Town Criers are precisely what one might expect: NPCs that announce ongoing events in Middle-earth (from festivals to battles) as characters walk past, letting players know if there is something going on they might want to be aware of. Players can also directly ask the Town Criers about specific events they’re more interested in learning about. As the Crier informed all nearby about the ongoing “Summerfest” held by the Dwarves of Thorin’s Hall, Campbell led me up the hill to meet the new Sage, standing by a Reflecting Pool.
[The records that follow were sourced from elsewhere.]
<file path="config.mk">
export PLATFORM = sky130hd
export DESIGN_NAME = sprs_phase_range_select
export DESIGN_NICKNAME = d
export VERILOG_FILES = /design/src/verilog/sprs_phase_range_select.v
export VERILOG_INCLUDE_DIRS = /design/src /design/src/verilog
export SDC_FILE = /design/constraint.sdc
export NUM_CORES = 1
export LEC_CHECK = 0
export ABC_AREA = 0
export CAP_MARGIN = 20
export CORE_MARGIN = 2
export CORE_UTILIZATION = 45
export CTS_CLUSTER_DIAMETER = 60
export DETAILED_ROUTE_END_ITERATION = 10
export DONT_BUFFER_PORTS = 1
export PLACE_DENSITY_LB_ADDON = 0.15
export RECOVER_POWER = 25
export SYNTH_ARGS = -nofsm -noshare
export SYNTH_HDL_FRONTEND = slang
export SYNTH_SLANG_ARGS = --single-unit
</file>
<file path="constraint.sdc">
create_clock -name clk_sys -period 25.2 [get_ports clk_sys]
set_input_delay 5.04 -clock clk_sys [delete_from_list [all_inputs] [get_ports clk_sys]]
set_output_delay 5.04 -clock clk_sys [all_outputs]
set_load 0.05 [all_outputs]
</file>
<file path="src/verilog/sprs_regs.vh">
// register map, field positions, reset values and fixed counts of the phase range select block
`ifndef SPRS_REGS_VH
`define SPRS_REGS_VH
`define SPRS_ADDR_CTRL 12'h000
`define SPRS_ADDR_STATUS 12'h004
`define SPRS_ADDR_UPDATES 12'h008
`define SPRS_CTRL_EN_BIT 0
`define SPRS_CTRL_HYST_LSB 8
`define SPRS_CTRL_HYST_MSB 11
`define SPRS_CTRL_RESET 32'h0000_0201
`define SPRS_ST_SPAN_LSB 0
`define SPRS_ST_SPAN_MSB 1
`define SPRS_ST_TEST_BIT 2
`define SPRS_ST_FGDIV_BIT 3
`define SPRS_ST_RATIO_LSB 4
`define SPRS_ST_RATIO_MSB 8
`define SPRS_ST_OUT_LSB 16
`define SPRS_ST_OUT_MSB 23
`define SPRS_SPAN_STD 2'h0
`define SPRS_SPAN_TEST 2'h1
`define SPRS_SPAN_DOUBLE 2'h2
`define SPRS_SPAN_QUAD 2'h3
`define SPRS_PERIODS_STD 3'h1
`define SPRS_PERIODS_DOUBLE 3'h3
`define SPRS_PERIODS_QUAD 3'h7
`define SPRS_REF_BASE_FULL 12'h802
`define SPRS_REF_BASE_HALF 12'h401
`define SPRS_OUT_MID 8'h80
`define SPRS_OUT_MAX 9'h0FF
`define SPRS_DIV_STEPS 4'h9
`endif

</file>
<file path="src/verilog/sprs_phase_range_select.v">
// phase comparison with selectable span, update rate, limiter and hysteresis on the double and quad spans, plus apb control
//
// Decided for this implementation: the register addresses and the APB interface to the registers.
`timescale 1ns/1ps
`include "sprs_regs.vh"
module sprs_phase_range_select (
	// clock and reset
	input wire clk_sys,
	input wire sys_rst,
	// apb slave
	input wire psel,
	input wire penable,
	input wire pwrite,
	input wire [11:0] paddr,
	input wire [31:0] pwdata,
	output reg [31:0] prdata,
	output reg pready,
	output reg pslverr,
	// pins
	input wire crystal_clock_in,
	input wire speed_pulse_in,
	input wire span_select_low,
	input wire span_select_high,
	input wire ratio_select_a,
	input wire ratio_select_b,
	input wire ratio_select_c,
	// phase result
	output reg [7:0] phase_control_out,
	output reg phaseUpdate
);

	// ratio pins to divider ratio
	function [4:0] ratioOf;
		input [2:0] pins;
		begin
			case (pins)
				3'h7: ratioOf = 5'd20;
				3'h6: ratioOf = 5'd10;
				3'h5: ratioOf = 5'd6;
				3'h4: ratioOf = 5'd3;
				3'h3: ratioOf = 5'd2;
				3'h2: ratioOf = 5'd1;
				3'h1: ratioOf = 5'd2;
				default: ratioOf = 5'd1;
			endcase
		end
	endfunction

	// span code to reference periods covered
	function [2:0] periodsOf;
		input [1:0] span;
		begin
			case (span)
				`SPRS_SPAN_DOUBLE: periodsOf = `SPRS_PERIODS_DOUBLE;
				`SPRS_SPAN_QUAD: periodsOf = `SPRS_PERIODS_QUAD;
				default: periodsOf = `SPRS_PERIODS_STD;
			endcase
		end
	endfunction

	// span code to counted events between refreshes, less one
	function [1:0] eventsOf;
		input [1:0] span;
		begin
			case (span)
				`SPRS_SPAN_DOUBLE: eventsOf = 2'd1;
				`SPRS_SPAN_QUAD: eventsOf = 2'd3;
				default: eventsOf = 2'd0;
			endcase
		end
	endfunction

	// divider states
	localparam DV_IDLE = 1'b0;
	localparam DV_RUN = 1'b1;

	wire [2:0] ratioPins = {ratio_select_c, ratio_select_b, ratio_select_a};
	wire [4:0] ratio = ratioOf(ratioPins);
	wire fgDivide = (ratioPins == 3'h0) || (ratioPins == 3'h1);
	wire [11:0] refBase = fgDivide ? `SPRS_REF_BASE_HALF : `SPRS_REF_BASE_FULL;
	wire [16:0] refLen = ratio * refBase;
	wire [1:0] spanPins = {span_select_high, span_select_low};

	// software control and refresh counter
	reg [31:0] ctrl_reg;
	reg [15:0] updates_reg;

	// edge detectors start low, the idle level of both pins
	reg xtalPrev_reg;
	reg fgPrev_reg;
	reg fgToggle_reg;
	reg [16:0] refCnt_reg;
	reg signed [4:0] pending_reg;
	reg [1:0] evCnt_reg;
	reg [1:0] span_reg;
	reg dvState_reg;
	reg [3:0] dvStep_reg;
	reg [27:0] dvNum_reg;
	reg [27:0] dvDen_reg;
	reg [8:0] dvQuot_reg;

	wire enable = ctrl_reg[`SPRS_CTRL_EN_BIT];
	wire [3:0] hyst = ctrl_reg[`SPRS_CTRL_HYST_MSB:`SPRS_CTRL_HYST_LSB];
	wire xtalTick = crystal_clock_in & ~xtalPrev_reg;
	wire refWrap = xtalTick && (refCnt_reg >= refLen - 17'd1);
	wire fgEdge = speed_pulse_in & ~fgPrev_reg;
	// the halving stage passes every second FG edge, so the refresh rate halves for every span
	wire fgEvent = fgEdge && (!fgDivide || fgToggle_reg);
	wire testMode = (span_reg == `SPRS_SPAN_TEST);
	wire [1:0] evPerUpdate = eventsOf(span_reg);
	wire boundary = fgEvent && (evCnt_reg == evPerUpdate);
	wire [2:0] periods = periodsOf(span_reg);

	// limiter: unmatched reference edges saturate, so large slips pin the result at the span edge
	wire signed [4:0] pendHi = $signed({2'b00, periods}) + 5'sd1;
	wire signed [4:0] pendLo = -$signed({2'b00, periods});
	reg signed [4:0] pendNext;

	// lag of FG behind reference, in crystal ticks; positive means the FG edge came late
	wire signed [23:0] lagTicks = (pending_reg - 5'sd1) * $signed({1'b0, refLen}) +
		$signed({7'b0, refCnt_reg});
	wire [19:0] spanTicks = periods * refLen;
	wire signed [23:0] halfSpan = $signed({5'b0, spanTicks[19:1]});
	wire signed [23:0] numRaw = lagTicks + halfSpan;
	reg [19:0] numClamp;

	// second half of the limiter: a lag beyond the span pins the code at zero or full scale
	always @* begin
		numClamp = numRaw[19:0];
		if (numRaw[23]) begin
			numClamp = 20'd0;
		end else if (numRaw[22:0] > {3'b0, spanTicks}) begin
			numClamp = spanTicks;
		end
	end

	wire [27:0] dvTrial = dvDen_reg << (dvStep_reg - 4'd1);
	wire [7:0] dvCode = (dvQuot_reg > `SPRS_OUT_MAX) ? 8'hFF : dvQuot_reg[7:0];
	reg [7:0] outDiff;

	always @* begin
		if (dvCode > phase_control_out) begin
			outDiff = dvCode - phase_control_out;
		end else begin
			outDiff = phase_control_out - dvCode;
		end
	end
	wire useHyst = (span_reg == `SPRS_SPAN_DOUBLE) || (span_reg == `SPRS_SPAN_QUAD);
	wire outMoves = !useHyst || (outDiff > {4'b0, hyst});

	always @* begin
		pendNext = pending_reg;
		if (refWrap && !fgEvent) begin
			pendNext = (pending_reg >= pendHi) ? pendHi : pending_reg + 5'sd1;
		end else if (fgEvent && !refWrap) begin
			pendNext = (pending_reg <= pendLo) ? pendLo : pending_reg - 5'sd1;
		end
	end

	// reference generation and phase bookkeeping
	always @(posedge clk_sys) begin
		if (sys_rst) begin
			xtalPrev_reg <= 1'b0;
			fgPrev_reg <= 1'b0;
			fgToggle_reg <= 1'b0;
			refCnt_reg <= 17'd0;
			pending_reg <= 5'sd1;
			evCnt_reg <= 2'd0;
			span_reg <= `SPRS_SPAN_STD;
		end else begin
			xtalPrev_reg <= crystal_clock_in;
			fgPrev_reg <= speed_pulse_in;
			if (fgEdge) begin
				fgToggle_reg <= ~fgToggle_reg;
			end
			if (refWrap) begin
				refCnt_reg <= 17'd0;
			end else if (xtalTick) begin
				refCnt_reg <= refCnt_reg + 17'd1;
			end
			pending_reg <= enable ? pendNext : 5'sd1;
			if (boundary) begin
				evCnt_reg <= 2'd0;
				// new span is taken only here so the events of one refresh share a span; the running divide's hysteresis test already sees the new span
				span_reg <= spanPins;
			end else if (fgEvent) begin
				evCnt_reg <= evCnt_reg + 2'd1;
			end
		end
	end

	// restoring divider scales the clamped lag onto the 8-bit output
	always @(posedge clk_sys) begin
		if (sys_rst) begin
			dvState_reg <= DV_IDLE;
			dvStep_reg <= 4'd0;
			dvNum_reg <= 28'd0;
			dvDen_reg <= 28'd1;
			dvQuot_reg <= 9'd0;
			phase_control_out <= `SPRS_OUT_MID;
			phaseUpdate <= 1'b0;
			updates_reg <= 16'd0;
		end else begin
			phaseUpdate <= 1'b0;
			case (dvState_reg)
				DV_IDLE: begin
					if (!enable || testMode) begin
						phase_control_out <= `SPRS_OUT_MID;
					end else if (boundary) begin
						dvNum_reg <= {numClamp, 8'h00};
						dvDen_reg <= {8'h00, spanTicks};
						dvQuot_reg <= 9'd0;
						dvStep_reg <= `SPRS_DIV_STEPS;
						dvState_reg <= DV_RUN;
					end
				end
				DV_RUN: begin
					if (dvStep_reg == 4'd0) begin
						dvState_reg <= DV_IDLE;
						if (outMoves) begin
							phase_control_out <= dvCode;
						end
						phaseUpdate <= 1'b1;
						// counter wraps silently; software compares differences
						updates_reg <= updates_reg + 16'd1;
					end else begin
						if (dvNum_reg >= dvTrial) begin
							dvNum_reg <= dvNum_reg - dvTrial;
							dvQuot_reg <= dvQuot_reg | (9'd1 << (dvStep_reg - 4'd1));
						end
						dvStep_reg <= dvStep_reg - 4'd1;
					end
				end
				default: begin
					dvState_reg <= DV_IDLE;
				end
			endcase
		end
	end

	// apb slave, one wait state on every access
	wire apbAccess = psel && penable;
	wire apbDone = apbAccess && pready;
	wire mapped = (paddr == `SPRS_ADDR_CTRL) || (paddr == `SPRS_ADDR_STATUS) ||
		(paddr == `SPRS_ADDR_UPDATES);
	reg [31:0] readMux;

	always @* begin
		readMux = 32'h0000_0000;
		case (paddr)
			`SPRS_ADDR_CTRL: readMux = ctrl_reg;
			`SPRS_ADDR_STATUS: begin
				readMux[`SPRS_ST_SPAN_MSB:`SPRS_ST_SPAN_LSB] = span_reg;
				readMux[`SPRS_ST_TEST_BIT] = testMode;
				readMux[`SPRS_ST_FGDIV_BIT] = fgDivide;
				readMux[`SPRS_ST_RATIO_MSB:`SPRS_ST_RATIO_LSB] = ratio;
				readMux[`SPRS_ST_OUT_MSB:`SPRS_ST_OUT_LSB] = phase_control_out;
			end
			`SPRS_ADDR_UPDATES: readMux = {16'h0000, updates_reg};
			default: readMux = 32'h0000_0000;
		endcase
	end

	always @(posedge clk_sys) begin
		if (sys_rst) begin
			ctrl_reg <= `SPRS_CTRL_RESET;
			prdata <= 32'h0000_0000;
			pready <= 1'b0;
			pslverr <= 1'b0;
		end else begin
			if (apbAccess && !pready) begin
				pready <= 1'b1;
				pslverr <= !mapped;
			end else begin
				pready <= 1'b0;
				pslverr <= 1'b0;
			end
			if (apbAccess && !pready && !pwrite) begin
				prdata <= readMux;
			end else begin
				// read data stands only in the ready cycle so no stale word lingers on the bus
				prdata <= 32'h0000_0000;
			end
			if (apbDone && pwrite && paddr == `SPRS_ADDR_CTRL) begin
				// only enable and hysteresis bits exist; the rest read back as zero
				ctrl_reg <= pwdata & 32'h0000_0F01;
			end
		end
	end

endmodule

</file>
Reflecting Pools are a feature that has already existed in the game for some time now, allowing players to go back and experience Quest dungeons they’ve already been through – or to help friends experiencing them for the first time. In Book 14, Sages offer more incentives to do just that, encouraging players to relive content they haven’t visited in a while. By going back to these dungeons, players can earn Marks of Triumph that function as a sort of currency with which they can barter with the Sages. Marks can be traded for items including epic-level gear, offering an alternative route for players looking to complete their equipment sets.
The players aren’t alone in returning to old instances; Campbell mentioned that the LotRO team has been looking at its previous content and tweaking, updating and rebalancing as necessary. He mentioned that players would likely be much more pleased with, for example, the encounter with Helgcham, a fledgling Watcher. The old dungeons aren’t the only things receiving a bit of touching up – the developers have been looking at some already-implemented equipment that they weren’t entirely happy with, and so come Book 14 players might see some improvements in gear they already have.
As the Fellowship heads off to Moria, so too do the players and developers of Lord of the Rings Online. Book 14 is very much a bookend to the game’s first chapter, and offers some rather nice tastes and hints of what’s to come.